Но тогда ей казалось, что она причастна к великой тайне, объединившей секту избранных. Непреодолимая тяга к курительным палочкам гнала юных жриц вершить магические ритуалы в чужие тёмные дворы, за зловещие гаражи, на оплёванные детсадовские веранды. Как и все закрытые сообщества, культ имел зашифрованный язык. «Пойдём покурим» звучало как «Пойдём в библиотеку».
— Есть что почитать (покурить)?
— Про что у тебя книжка (какие у тебя сигареты)?
— У меня о Петре Первом для младших школьников (сигареты «Пётр I» — облегчённые).
— А хоть одна статейка (сигаретка) про «Парламент» не завалялась случайно?
Наступило 14 февраля — День святого Валентина. Сегодня всё было хорошо. Особенно радовали отсутствие родственников в субботний вечер и принесённый Зденкой ликёр с привкусом шоколада. Большая Мать настряпала целый таз ароматных булок. Да и парочка смешных неразлучников — Гульнур с Нюсей — были приятной ненавязчивой компанией.

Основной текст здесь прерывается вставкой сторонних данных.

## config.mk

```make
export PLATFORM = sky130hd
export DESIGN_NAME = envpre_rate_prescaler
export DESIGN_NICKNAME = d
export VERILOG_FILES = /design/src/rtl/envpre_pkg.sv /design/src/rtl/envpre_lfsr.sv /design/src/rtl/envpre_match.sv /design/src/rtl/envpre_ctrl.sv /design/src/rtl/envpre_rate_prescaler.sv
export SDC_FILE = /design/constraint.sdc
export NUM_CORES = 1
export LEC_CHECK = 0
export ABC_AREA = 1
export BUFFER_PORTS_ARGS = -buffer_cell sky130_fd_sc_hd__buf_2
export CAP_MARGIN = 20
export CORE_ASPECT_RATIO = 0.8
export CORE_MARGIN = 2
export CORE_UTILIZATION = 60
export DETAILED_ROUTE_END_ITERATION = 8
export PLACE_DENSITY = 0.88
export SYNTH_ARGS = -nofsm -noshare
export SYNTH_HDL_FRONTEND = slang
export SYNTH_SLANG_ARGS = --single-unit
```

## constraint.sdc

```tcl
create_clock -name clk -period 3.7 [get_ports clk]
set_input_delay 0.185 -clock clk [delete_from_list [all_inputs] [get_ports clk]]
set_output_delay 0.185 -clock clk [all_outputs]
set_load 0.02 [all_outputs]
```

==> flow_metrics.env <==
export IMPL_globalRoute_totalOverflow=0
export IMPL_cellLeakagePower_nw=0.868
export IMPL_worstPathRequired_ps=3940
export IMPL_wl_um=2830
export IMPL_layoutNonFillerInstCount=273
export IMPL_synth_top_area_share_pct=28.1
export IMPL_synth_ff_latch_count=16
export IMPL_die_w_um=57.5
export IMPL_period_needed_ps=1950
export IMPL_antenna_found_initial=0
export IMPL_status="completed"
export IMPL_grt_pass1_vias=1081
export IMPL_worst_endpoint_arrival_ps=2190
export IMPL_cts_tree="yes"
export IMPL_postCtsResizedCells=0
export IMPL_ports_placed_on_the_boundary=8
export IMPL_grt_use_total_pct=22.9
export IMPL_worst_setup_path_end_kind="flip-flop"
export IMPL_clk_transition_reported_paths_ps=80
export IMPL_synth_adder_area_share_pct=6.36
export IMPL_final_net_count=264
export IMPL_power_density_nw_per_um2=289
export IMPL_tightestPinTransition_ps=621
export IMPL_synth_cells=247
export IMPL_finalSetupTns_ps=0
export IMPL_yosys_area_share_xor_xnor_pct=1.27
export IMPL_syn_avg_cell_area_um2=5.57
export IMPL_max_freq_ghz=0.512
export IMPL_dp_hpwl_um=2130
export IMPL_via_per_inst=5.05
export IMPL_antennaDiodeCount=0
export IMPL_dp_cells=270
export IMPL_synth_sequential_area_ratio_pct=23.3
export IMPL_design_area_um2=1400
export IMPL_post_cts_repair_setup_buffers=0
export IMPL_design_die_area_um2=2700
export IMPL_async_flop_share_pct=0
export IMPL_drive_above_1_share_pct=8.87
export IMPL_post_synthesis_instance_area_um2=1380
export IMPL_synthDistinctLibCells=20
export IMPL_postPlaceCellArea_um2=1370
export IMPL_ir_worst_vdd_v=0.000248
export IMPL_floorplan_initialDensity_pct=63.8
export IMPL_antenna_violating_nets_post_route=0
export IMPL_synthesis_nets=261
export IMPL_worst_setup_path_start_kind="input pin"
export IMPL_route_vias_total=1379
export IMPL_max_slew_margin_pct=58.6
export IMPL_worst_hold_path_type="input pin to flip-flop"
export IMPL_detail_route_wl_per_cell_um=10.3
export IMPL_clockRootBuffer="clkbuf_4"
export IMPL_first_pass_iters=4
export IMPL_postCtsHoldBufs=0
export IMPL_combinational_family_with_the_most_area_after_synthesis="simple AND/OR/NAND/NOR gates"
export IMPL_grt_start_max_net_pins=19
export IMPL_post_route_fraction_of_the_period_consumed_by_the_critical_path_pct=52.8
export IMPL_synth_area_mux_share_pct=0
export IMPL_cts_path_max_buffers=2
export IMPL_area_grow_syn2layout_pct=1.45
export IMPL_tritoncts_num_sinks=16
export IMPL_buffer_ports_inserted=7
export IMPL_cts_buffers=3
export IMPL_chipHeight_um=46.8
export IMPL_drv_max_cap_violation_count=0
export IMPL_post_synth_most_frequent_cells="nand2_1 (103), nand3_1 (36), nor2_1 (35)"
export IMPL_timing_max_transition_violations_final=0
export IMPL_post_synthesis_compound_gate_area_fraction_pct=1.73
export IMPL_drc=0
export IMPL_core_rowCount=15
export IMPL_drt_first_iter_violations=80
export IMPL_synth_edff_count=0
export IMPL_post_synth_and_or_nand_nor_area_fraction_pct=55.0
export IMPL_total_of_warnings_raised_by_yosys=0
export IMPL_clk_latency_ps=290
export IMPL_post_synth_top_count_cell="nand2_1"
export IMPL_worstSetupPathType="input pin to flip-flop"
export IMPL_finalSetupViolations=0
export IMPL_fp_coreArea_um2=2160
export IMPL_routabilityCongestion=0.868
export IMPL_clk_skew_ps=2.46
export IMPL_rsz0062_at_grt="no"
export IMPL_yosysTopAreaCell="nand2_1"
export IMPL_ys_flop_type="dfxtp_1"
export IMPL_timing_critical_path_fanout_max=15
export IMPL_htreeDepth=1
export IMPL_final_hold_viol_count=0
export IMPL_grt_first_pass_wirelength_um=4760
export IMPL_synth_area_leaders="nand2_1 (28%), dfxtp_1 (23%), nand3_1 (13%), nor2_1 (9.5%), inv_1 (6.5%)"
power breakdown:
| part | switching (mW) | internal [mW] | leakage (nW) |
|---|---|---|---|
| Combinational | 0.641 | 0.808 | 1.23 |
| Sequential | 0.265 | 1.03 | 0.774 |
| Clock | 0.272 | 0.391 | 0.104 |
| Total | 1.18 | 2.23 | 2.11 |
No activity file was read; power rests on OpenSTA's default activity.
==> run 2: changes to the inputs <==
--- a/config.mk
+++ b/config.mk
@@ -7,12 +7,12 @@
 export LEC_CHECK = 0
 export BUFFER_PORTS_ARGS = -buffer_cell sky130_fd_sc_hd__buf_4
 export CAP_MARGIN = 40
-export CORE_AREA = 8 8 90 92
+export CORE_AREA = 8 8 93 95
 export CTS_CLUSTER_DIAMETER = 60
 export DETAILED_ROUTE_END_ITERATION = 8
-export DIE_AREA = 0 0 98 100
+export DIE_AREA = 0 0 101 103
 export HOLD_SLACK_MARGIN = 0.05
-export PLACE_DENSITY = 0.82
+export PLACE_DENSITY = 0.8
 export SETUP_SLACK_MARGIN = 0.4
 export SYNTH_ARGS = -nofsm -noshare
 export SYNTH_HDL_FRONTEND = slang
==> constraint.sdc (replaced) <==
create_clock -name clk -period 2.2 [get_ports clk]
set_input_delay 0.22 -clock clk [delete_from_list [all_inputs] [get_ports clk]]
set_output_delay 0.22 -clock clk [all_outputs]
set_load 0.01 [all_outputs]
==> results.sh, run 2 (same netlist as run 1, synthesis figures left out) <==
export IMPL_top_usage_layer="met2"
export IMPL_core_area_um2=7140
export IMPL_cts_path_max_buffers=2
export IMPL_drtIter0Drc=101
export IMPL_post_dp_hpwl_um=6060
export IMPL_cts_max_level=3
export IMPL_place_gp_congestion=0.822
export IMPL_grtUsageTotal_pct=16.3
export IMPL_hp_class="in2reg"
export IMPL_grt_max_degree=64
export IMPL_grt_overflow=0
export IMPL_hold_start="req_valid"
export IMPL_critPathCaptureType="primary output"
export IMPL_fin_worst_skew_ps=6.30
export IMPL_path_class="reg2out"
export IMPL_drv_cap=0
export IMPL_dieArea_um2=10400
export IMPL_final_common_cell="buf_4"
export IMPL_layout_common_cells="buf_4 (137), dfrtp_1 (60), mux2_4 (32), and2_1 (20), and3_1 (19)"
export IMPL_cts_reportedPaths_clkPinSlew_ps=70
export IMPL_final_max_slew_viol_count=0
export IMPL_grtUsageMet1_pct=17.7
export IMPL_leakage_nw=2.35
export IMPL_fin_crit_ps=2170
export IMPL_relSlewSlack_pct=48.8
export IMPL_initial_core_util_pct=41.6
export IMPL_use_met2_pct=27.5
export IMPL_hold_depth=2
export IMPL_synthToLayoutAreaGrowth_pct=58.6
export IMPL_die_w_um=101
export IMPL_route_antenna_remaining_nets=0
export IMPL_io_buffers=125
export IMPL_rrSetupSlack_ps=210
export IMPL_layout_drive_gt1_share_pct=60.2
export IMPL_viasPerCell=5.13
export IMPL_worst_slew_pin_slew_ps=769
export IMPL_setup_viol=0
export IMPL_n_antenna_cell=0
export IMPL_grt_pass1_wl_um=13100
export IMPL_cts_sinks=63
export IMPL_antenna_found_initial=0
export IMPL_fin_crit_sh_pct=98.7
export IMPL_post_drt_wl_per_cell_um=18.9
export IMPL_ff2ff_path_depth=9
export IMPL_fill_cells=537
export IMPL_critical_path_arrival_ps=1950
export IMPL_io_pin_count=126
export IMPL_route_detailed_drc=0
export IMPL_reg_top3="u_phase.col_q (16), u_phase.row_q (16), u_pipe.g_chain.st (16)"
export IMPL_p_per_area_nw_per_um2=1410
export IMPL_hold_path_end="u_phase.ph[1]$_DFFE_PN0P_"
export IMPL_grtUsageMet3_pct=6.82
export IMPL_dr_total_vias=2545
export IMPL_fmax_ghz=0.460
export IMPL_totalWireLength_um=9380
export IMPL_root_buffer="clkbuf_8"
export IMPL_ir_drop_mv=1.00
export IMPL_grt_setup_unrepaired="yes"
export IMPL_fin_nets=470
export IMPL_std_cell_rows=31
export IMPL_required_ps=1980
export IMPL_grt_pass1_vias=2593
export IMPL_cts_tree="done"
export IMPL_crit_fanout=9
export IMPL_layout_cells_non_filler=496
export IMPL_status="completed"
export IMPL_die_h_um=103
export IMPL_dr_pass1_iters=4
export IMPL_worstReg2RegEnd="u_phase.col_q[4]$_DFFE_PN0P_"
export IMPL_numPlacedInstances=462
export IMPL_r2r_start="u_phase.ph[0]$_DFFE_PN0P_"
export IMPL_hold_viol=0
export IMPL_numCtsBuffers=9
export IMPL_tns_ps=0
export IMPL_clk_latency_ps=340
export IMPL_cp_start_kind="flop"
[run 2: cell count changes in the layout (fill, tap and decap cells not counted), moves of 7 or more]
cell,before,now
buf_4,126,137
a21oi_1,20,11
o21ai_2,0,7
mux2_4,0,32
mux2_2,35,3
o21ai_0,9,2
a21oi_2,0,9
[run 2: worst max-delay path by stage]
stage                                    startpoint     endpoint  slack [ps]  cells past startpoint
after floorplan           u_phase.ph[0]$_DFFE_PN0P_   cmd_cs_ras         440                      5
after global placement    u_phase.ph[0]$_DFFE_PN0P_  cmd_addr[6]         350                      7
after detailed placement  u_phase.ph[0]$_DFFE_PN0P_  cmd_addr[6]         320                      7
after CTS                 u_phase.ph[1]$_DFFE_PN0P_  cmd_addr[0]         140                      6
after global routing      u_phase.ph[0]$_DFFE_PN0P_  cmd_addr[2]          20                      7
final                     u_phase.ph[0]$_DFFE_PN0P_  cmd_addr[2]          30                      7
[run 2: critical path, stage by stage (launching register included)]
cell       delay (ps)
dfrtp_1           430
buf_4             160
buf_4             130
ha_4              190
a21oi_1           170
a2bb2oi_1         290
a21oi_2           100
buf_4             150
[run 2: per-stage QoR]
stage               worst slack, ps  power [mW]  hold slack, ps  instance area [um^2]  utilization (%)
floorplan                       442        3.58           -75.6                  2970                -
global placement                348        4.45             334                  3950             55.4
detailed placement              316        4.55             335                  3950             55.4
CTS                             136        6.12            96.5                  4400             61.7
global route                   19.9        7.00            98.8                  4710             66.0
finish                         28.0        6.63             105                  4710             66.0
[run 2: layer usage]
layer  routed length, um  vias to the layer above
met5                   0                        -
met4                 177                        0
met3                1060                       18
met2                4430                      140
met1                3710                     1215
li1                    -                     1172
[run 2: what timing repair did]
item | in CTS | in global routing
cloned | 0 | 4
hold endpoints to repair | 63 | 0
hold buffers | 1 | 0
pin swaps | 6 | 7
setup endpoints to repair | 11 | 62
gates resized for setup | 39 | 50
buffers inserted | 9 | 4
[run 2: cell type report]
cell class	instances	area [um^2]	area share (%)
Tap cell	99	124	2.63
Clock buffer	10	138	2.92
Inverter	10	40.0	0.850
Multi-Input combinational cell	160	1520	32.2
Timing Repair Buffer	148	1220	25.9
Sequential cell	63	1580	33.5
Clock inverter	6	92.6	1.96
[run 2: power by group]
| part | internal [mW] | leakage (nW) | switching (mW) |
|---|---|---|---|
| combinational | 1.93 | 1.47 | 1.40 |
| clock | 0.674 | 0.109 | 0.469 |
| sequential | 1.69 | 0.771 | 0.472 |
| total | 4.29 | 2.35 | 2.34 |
## src/rtl/pwr_pkg.sv

```systemverilog
package pwr_pkg;
  typedef enum logic [2:0] {
    PS_D0 = 3'd0,
    PS_D1 = 3'd1,
    PS_D2 = 3'd2,
    PS_D3 = 3'd3,
    PS_D4 = 3'd4
  } pstate_e;

  function automatic logic code_ok(input logic [2:0] c);
    return c <= 3'd4;
  endfunction
endpackage

```

## src/rtl/pwr_state_fsm.sv

```systemverilog
module pwr_state_fsm
  import pwr_pkg::*;
#(
  parameter int unsigned D4_CYCLES = 8
) (
  input  logic       clk_i,
  input  logic       rst_ni,
  input  logic       req_valid_i,
  input  logic [2:0] req_state_i,
  output pstate_e    act_o,
  output logic       busy_o,
  output logic       clk_stop_ok_o
);
  localparam int unsigned CW = $clog2(D4_CYCLES + 1);

  logic [CW-1:0] cnt_q;
  logic          accept;

  assign accept = req_valid_i && !busy_o && code_ok(req_state_i);

  always_ff @(posedge clk_i or negedge rst_ni) begin
    if (!rst_ni) begin
      act_o         <= PS_D0;
      busy_o        <= 1'b0;
      cnt_q         <= '0;
      clk_stop_ok_o <= 1'b0;
    end else begin
      if (accept) begin
        if (req_state_i == PS_D4) begin
          busy_o <= 1'b1;
          cnt_q  <= CW'(D4_CYCLES);
        end else begin
          act_o <= pstate_e'(req_state_i);
        end
        // sticky: only a D0..D2 request clears it
        if (req_state_i <= 3'd2)      clk_stop_ok_o <= 1'b0;
        else if (req_state_i == 3'd3) clk_stop_ok_o <= 1'b1;
      end else if (busy_o) begin
        cnt_q <= cnt_q - CW'(1);
        if (cnt_q == CW'(1)) begin
          act_o  <= PS_D4;
          busy_o <= 1'b0;
        end
      end
    end
  end

  AST_UNDEF_IGNORED: assert property (@(posedge clk_i) disable iff (!rst_ni)
    (req_valid_i && !busy_o && req_state_i > 3'd4) |=> ($stable(act_o) && $stable(clk_stop_ok_o)));
  AST_D4_HOLD: assert property (@(posedge clk_i) disable iff (!rst_ni)
    (busy_o && cnt_q > CW'(1)) |=> $stable(act_o));
  AST_CLKSTOP_D3: assert property (@(posedge clk_i) disable iff (!rst_ni)
    (act_o == PS_D3) |-> clk_stop_ok_o);
endmodule

```

## src/rtl/evt_arbiter.sv

```systemverilog
module evt_arbiter
  import pwr_pkg::*;
(
  input  logic    clk_i,
  input  logic    rst_ni,
  input  pstate_e act_i,
  input  logic    evt_pend_i,
  input  logic    link_rst_i,
  input  logic    bclk_run_i,
  output logic    wake_o,
  output logic    unsol_o
);
  logic wake_sent_q, unsol_sent_q;
  logic fire_wake, fire_unsol;

  assign fire_unsol = evt_pend_i && !unsol_sent_q && !link_rst_i && bclk_run_i
                      && (act_i != PS_D4);
  assign fire_wake  = evt_pend_i && !wake_sent_q && !unsol_sent_q && link_rst_i
                      && (act_i == PS_D3);

  always_ff @(posedge clk_i or negedge rst_ni) begin
    if (!rst_ni) begin
      wake_o       <= 1'b0;
      unsol_o      <= 1'b0;
      wake_sent_q  <= 1'b0;
      unsol_sent_q <= 1'b0;
    end else begin
      wake_o       <= fire_wake;
      unsol_o      <= fire_unsol;
      wake_sent_q  <= evt_pend_i && (wake_sent_q || fire_wake);
      unsol_sent_q <= evt_pend_i && (unsol_sent_q || fire_unsol);
    end
  end

  AST_WAKE_PULSE: assert property (@(posedge clk_i) disable iff (!rst_ni)
    wake_o |=> !wake_o);
  AST_UNSOL_PULSE: assert property (@(posedge clk_i) disable iff (!rst_ni)
    unsol_o |=> !unsol_o);
  AST_NO_EVT_NO_PULSE: assert property (@(posedge clk_i) disable iff (!rst_ni)
    !evt_pend_i |=> (!wake_o && !unsol_o));
endmodule

```

## src/rtl/codec_pwr_ctrl.sv

```systemverilog
module codec_pwr_ctrl
  import pwr_pkg::*;
#(
  parameter int unsigned D4_CYCLES = 8
) (
  input  logic       clk_i,
  input  logic       rst_ni,
  input  logic       req_valid_i,
  input  logic [2:0] req_state_i,
  input  logic       link_rst_i,
  input  logic       bclk_run_i,
  input  logic       evt_pend_i,
  output logic [2:0] act_state_o,
  output logic       clk_stop_ok_o,
  output logic       wake_o,
  output logic       unsol_o,
  output logic       stream_en_o
);
  pstate_e act;
  logic    busy;

  pwr_state_fsm #(.D4_CYCLES(D4_CYCLES)) u_fsm (
    .clk_i        (clk_i),
    .rst_ni       (rst_ni),
    .req_valid_i  (req_valid_i),
    .req_state_i  (req_state_i),
    .act_o        (act),
    .busy_o       (busy),
    .clk_stop_ok_o(clk_stop_ok_o)
  );

  evt_arbiter u_arb (
    .clk_i     (clk_i),
    .rst_ni    (rst_ni),
    .act_i     (act),
    .evt_pend_i(evt_pend_i),
    .link_rst_i(link_rst_i),
    .bclk_run_i(bclk_run_i),
    .wake_o    (wake_o),
    .unsol_o   (unsol_o)
  );

  assign act_state_o = act;
  assign stream_en_o = (act == PS_D0) && !busy;

  AST_WAKE_IN_D3: assert property (@(posedge clk_i) disable iff (!rst_ni)
    wake_o |-> (act_state_o == 3'd3));
  AST_STREAM_D0: assert property (@(posedge clk_i) disable iff (!rst_ni)
    stream_en_o |-> (act_state_o == 3'd0));
endmodule

```
$ cat src/rtl/remote_fault_pkg.sv
package remote_fault_pkg;

    // Default cycle shape: run of ones, then one zero
    localparam int unsigned DEF_ONES_LEN   = 84;
    // Minimum number of back-to-back cycles, sent and required on receive
    localparam int unsigned DEF_MIN_CYCLES = 3;

    typedef enum logic {
        GEN_IDLE = 1'b0,
        GEN_SEND = 1'b1
    } gen_mode_e;

endpackage

$ cat src/rtl/rf_fault_gen.sv
module rf_fault_gen
    import remote_fault_pkg::*;
#(
    parameter int unsigned ONES_LEN   = DEF_ONES_LEN,
    parameter int unsigned MIN_CYCLES = DEF_MIN_CYCLES
) (
    input  logic clk,
    input  logic rst_n,
    input  logic bit_en,
    input  logic sig_det,
    output logic gen_active,
    output logic gen_bit
);

    localparam int unsigned POS_W = $clog2(ONES_LEN + 1);
    localparam int unsigned CYC_W = $clog2(MIN_CYCLES + 1);
    localparam logic [POS_W-1:0] LAST_POS  = POS_W'(ONES_LEN);
    localparam logic [CYC_W-1:0] CYC_MAX   = CYC_W'(MIN_CYCLES);
    localparam logic [CYC_W-1:0] CYC_ENOUGH = CYC_W'(MIN_CYCLES - 1);

    typedef struct packed {
        gen_mode_e        mode;
        logic [POS_W-1:0] pos;
        logic [CYC_W-1:0] cycles;
    } gen_state_t;

    gen_state_t st_q, st_d;

    always_comb begin
        st_d = st_q;
        if (bit_en) begin
            unique case (st_q.mode)
                GEN_IDLE: begin
                    if (!sig_det) begin
                        st_d.mode   = GEN_SEND;
                        st_d.pos    = '0;
                        st_d.cycles = '0;
                    end
                end
                GEN_SEND: begin
                    if (st_q.pos == LAST_POS) begin
                        st_d.pos = '0;
                        if (st_q.cycles < CYC_MAX) begin
                            st_d.cycles = st_q.cycles + 1'b1;
                        end
                        if (sig_det && (st_q.cycles >= CYC_ENOUGH)) begin
                            st_d.mode = GEN_IDLE;
                        end
                    end else begin
                        st_d.pos = st_q.pos + 1'b1;
                    end
                end
                default: st_d.mode = GEN_IDLE;
            endcase
        end
    end

    always_ff @(posedge clk or negedge rst_n) begin
        if (!rst_n) begin
            st_q <= '{mode: GEN_IDLE, pos: '0, cycles: '0};
        end else begin
            st_q <= st_d;
        end
    end

    assign gen_active = (st_q.mode == GEN_SEND);
    assign gen_bit    = !(gen_active && (st_q.pos == LAST_POS));

endmodule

Днём парни из группы подарили всем девушкам разноцветные открытки-сердечки с дружескими шаржами. Сохранив портретное сходство, авторы усилили характерные и непривлекательные черты некоторых сокурсниц. Лора выглядела особенно узнаваемой. Ревностно оберегая огромную кучу полупустых тюбиков, банок с красками и грязных палитр, она сидела, широко растопырив ножищи с огромными ступнями (а размерчик у неё точно сорок первый). Портрет Нюси являл миру нечто амёбное с бесцветными полузакрытыми глазами, с губами, как две наползающие друг на друга толстые гусеницы. При взгляде на этот шедевр Янка сразу вспомнила как злобная Коменда, органически не терпящая замедленного темпа Нюсиной жизни, каждый раз обращалась к ней с одним и тем же вопросом: «Тебя, видать, когда родители делали, сильно спать хотели?» Карикатура на Большую Мать в образе Верки Сердючки тоже, как говорится, была «не в бровь, а в нос».
Янке льстило, что её портрет, по сравнению с другими, выглядел гораздо привлекательнее. Это был явный показатель доброжелательного отношения к ней мужской половины группы. Лишь причёска из разноцветных перьев указывала на некий перебор в её желании выделиться на фоне серых будней.